In that context, the FAA’s statement about why it reversed course seemed odd. It said new evidence found at the site where Ethiopian Airlines Flight 302 crashed on Sunday was a factor, without saying what evidence that was. It also said that “enhanced satellite data” showed a flight profile similar to Lion Air 610, which crashed in October. Presumably, that included ADS-B data, but the term “imagery” was also used. Acting FAA Administrator Daniel Elwell said Wednesday that the FAA initially had only about three minutes of the flight track, but later got the entire track at which point it decided it clearly resembled Lion Air 610.

Meanwhile, Ethiopian authorities, who found the flight data and cockpit voice recorders quickly, didn’t seem in a hurry to get them to a European lab for readouts. They shopped for an investigative agency and eventually settled on the French BEA.

Married to data from Lion Air, what’s on those recorders may shed immediately useful light on what fix the MAX needs, if any. Regardless of how the much-maligned Maneuvering Characteristics Augmentation System—a stall-avoidance background auto-trim routine—functions or doesn’t function, Boeing played catch up after the Lion Air crash. Having failed to emphasize documentation on MCAS, it sent technical teams to many of its customers to explain the system and recommend additional training.

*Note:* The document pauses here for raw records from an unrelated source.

`config.mk`:
```
export PLATFORM = sky130hd
export DESIGN_NAME = if_stage
export DESIGN_NICKNAME = d
export VERILOG_FILES = /design/src/rtl/if_stage_pkg.sv /design/src/rtl/if_stage.sv
export SDC_FILE = /design/constraint.sdc
export NUM_CORES = 1
export LEC_CHECK = 0
export BUFFER_PORTS_ARGS = -buffer_cell sky130_fd_sc_hd__buf_2
export CAP_MARGIN = 20
export CORE_ASPECT_RATIO = 0.8
export CORE_MARGIN = 3
export CORE_UTILIZATION = 43
export DETAILED_ROUTE_END_ITERATION = 16
export MAX_ROUTING_LAYER = met4
export PLACE_DENSITY_LB_ADDON = 0.1
export SLEW_MARGIN = 20
export SYNTH_ARGS = -nofsm -noshare
export SYNTH_HDL_FRONTEND = slang
export SYNTH_SLANG_ARGS = --single-unit
```
`constraint.sdc`:
```
create_clock -name clk -period 1.8 [get_ports clk]
set_input_delay 0.09 -clock clk [delete_from_list [all_inputs] [get_ports clk]]
set_output_delay 0.09 -clock clk [all_outputs]
set_load 0.1 [all_outputs]
```
$ cat src/rtl/usbf_dma_arb_if.sv
// usbf_dma_arb_if: endpoint request/ack and DMA master word handshake bundle
interface usbf_dma_arb_if #(
   parameter int NUM_EP = 16,
   parameter int EP_W = 4
);
   logic arb_en;
   logic [NUM_EP-1:0] ep_dma_req;
   logic [NUM_EP-1:0] ep_dma_ack;
   logic mst_req;
   logic [EP_W-1:0] mst_ep;
   logic mst_ack;
   logic arb_busy;
   logic [7:0] burst_cnt;
   modport master (
      input arb_en, ep_dma_req, mst_ack,
      output ep_dma_ack, mst_req, mst_ep, arb_busy, burst_cnt
   );
   modport slave (
      output arb_en, ep_dma_req, mst_ack,
      input ep_dma_ack, mst_req, mst_ep, arb_busy, burst_cnt
   );
endinterface

$ cat src/rtl/usbf_dma_arb.sv
// usbf_dma_arb: round-robin arbiter granting endpoint DMA word requests to one master
module usbf_dma_arb #(
   parameter int NUM_EP = 16,
   parameter int EP_W = 4,
   parameter int BURST_MAX = 8,
   parameter int SETTLE_CYC = 2
) (
   input logic clk,
   input logic rst,
   usbf_dma_arb_if.master bus
);
   typedef enum logic [1:0] {IDLE, XFER, SETTLE} state_t;
   state_t state, state_n;
   logic [EP_W-1:0] grant, grant_n, last, last_n, pick, idx;
   logic [7:0] burst, burst_n;
   logic [3:0] settle, settle_n;
   logic [NUM_EP-1:0] ack, ack_n;
   // descending scan so the nearest requester above last wins
   always_comb begin
      pick = last;
      idx = last;
      for (int i = NUM_EP; i >= 1; i--) begin
         idx = EP_W'((int'(last) + i) % NUM_EP);
         if (bus.ep_dma_req[idx]) pick = idx;
      end
   end
   always_ff @(posedge clk) begin
      if (rst) begin
         state <= IDLE;
         grant <= '0;
         last <= EP_W'(NUM_EP - 1);
         burst <= '0;
         settle <= '0;
         ack <= '0;
      end else begin
         state <= state_n;
         grant <= grant_n;
         last <= last_n;
         burst <= burst_n;
         settle <= settle_n;
         ack <= ack_n;
      end
   end
   always_comb begin
      state_n = state;
      grant_n = grant;
      last_n = last;
      burst_n = burst;
      settle_n = settle;
      ack_n = '0;
      case (state)
         IDLE:
            if (bus.arb_en && |bus.ep_dma_req) begin
               grant_n = pick;
               state_n = XFER;
            end
         XFER:
            if (bus.mst_ack) begin
               ack_n[grant] = 1'b1;
               burst_n = burst + 8'd1;
               settle_n = 4'(SETTLE_CYC - 1);
               state_n = SETTLE;
            end else if (!bus.ep_dma_req[grant]) begin
               last_n = grant;
               burst_n = '0;
               state_n = IDLE;
            end
         SETTLE:
            if (settle != 4'd0) settle_n = settle - 4'd1;
            else if (bus.arb_en && bus.ep_dma_req[grant] && burst != 8'(BURST_MAX)) state_n = XFER;
            else begin
               last_n = grant;
               burst_n = '0;
               state_n = IDLE;
            end
         default: state_n = IDLE;
      endcase
   end
   always_comb begin
      bus.mst_req = state == XFER;
      bus.mst_ep = grant;
      bus.arb_busy = state != IDLE;
      bus.burst_cnt = burst;
      bus.ep_dma_ack = ack;
   end
endmodule
$ cat src/flat_wrapper.sv
// flat-port wrapper written by rule: the top's interface ports become plain ports
module usbf_dma_arb_flat 
#(
   parameter int NUM_EP = 16,
   parameter int EP_W = 4,
   parameter int BURST_MAX = 8,
   parameter int SETTLE_CYC = 2
)
  (clk, rst, bus_arb_en, bus_ep_dma_req, bus_mst_ack, bus_ep_dma_ack, bus_mst_req, bus_mst_ep, bus_arb_busy, bus_burst_cnt);
  usbf_dma_arb_if #(.NUM_EP(NUM_EP), .EP_W(EP_W)) bus_i ();
  input logic clk;
  input logic rst;
  input wire logic [$bits(bus_i.arb_en)-1:0] bus_arb_en;
  input wire logic [$bits(bus_i.ep_dma_req)-1:0] bus_ep_dma_req;
  input wire logic [$bits(bus_i.mst_ack)-1:0] bus_mst_ack;
  output wire logic [$bits(bus_i.ep_dma_ack)-1:0] bus_ep_dma_ack;
  output wire logic [$bits(bus_i.mst_req)-1:0] bus_mst_req;
  output wire logic [$bits(bus_i.mst_ep)-1:0] bus_mst_ep;
  output wire logic [$bits(bus_i.arb_busy)-1:0] bus_arb_busy;
  output wire logic [$bits(bus_i.burst_cnt)-1:0] bus_burst_cnt;
  assign bus_i.arb_en = bus_arb_en;
  assign bus_i.ep_dma_req = bus_ep_dma_req;
  assign bus_i.mst_ack = bus_mst_ack;
  assign bus_ep_dma_ack = bus_i.ep_dma_ack;
  assign bus_mst_req = bus_i.mst_req;
  assign bus_mst_ep = bus_i.mst_ep;
  assign bus_arb_busy = bus_i.arb_busy;
  assign bus_burst_cnt = bus_i.burst_cnt;
  usbf_dma_arb #(.NUM_EP(NUM_EP), .EP_W(EP_W), .BURST_MAX(BURST_MAX), .SETTLE_CYC(SETTLE_CYC)) u_core (.clk(clk), .rst(rst), .bus(bus_i));
endmodule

According to this report, Ethiopia Airlines pilots got that training. It refreshed what they should have already known: how to use the airplane’s trim cutout switches to arrest a runaway trim condition. Having just had that training and being aware of the Lion Air crash, it seems inconceivable that if the Ethiopian crash was related to MCAS erroneously commanding nose-down trim, the pilots wouldn’t have disabled the electric trim immediately.

The FDR/CVR will reveal if they did and if they did, something else is afoot. And it could be a serious design flaw. The history of airline crash investigations is replete with the unsuspected, the surprising and the utterly unlikely. Those of us forming opinions at a distance need to keep this in mind. Two crashes of a new type in quick succession could be a training issue or it could be something else entirely. Or both.

Also shedding more heat than light are several press reports on complaints about the MAX found on NASA’s ASRS site. Here are the actual filings.These sound sinister, but I’m unimpressed. Search ASRS for any other aircraft type and your eyes will glaze over reading about autopilot foibles and failures, pitch trim bobbles, altitude and course capture malfunctions and “what the hell is it doing now?” comments. A common theme in some of these reports—and present in the MAX complaints—is self-doubt about whether the pilots induced the error with a setup mistake. If that doesn’t sound familiar, you haven’t flown much with autopilots. But of itself, it doesn’t exonerate the MAX’s MCAS or anything else. The reports may be just noise in the data.

One commenter complained about Boeing’s poor job of explaining MCAS and/or elucidating it in the AFM. The pilot unions seem onboard with that. Another thought that any airplane that needs a system like MCAS to fly is “a red flag.” Perhaps, but if that’s so, what about stick shakers and pushers or the myriad bank, pitch and speed protections in the Airbus fly-by-wire control law? Like those systems, MCAS is just another form of envelope protection. Even a Cirrus has it. Philosophically, we crossed that bridge years ago, even if Boeing might have mucked it up in the implementation or fielding.

In the wake of these two accidents, I’m sure we’re about to endure another round of pearl twisting about the role of automation in the cockpit. Personally, I’m not going there. Airplane designers and builders have a duty to get the human-machine interface as right as possible, and investigators have a duty to determine when they haven’t. But we’re not going back.

A friend of mine is a training captain for a major airline and was in town last month. We had a long conversation about this topic and he pointed out that some pilots have just enough knowledge of the panel and systems to get by. And that may not always be enough. Flying with automation is the job, these days.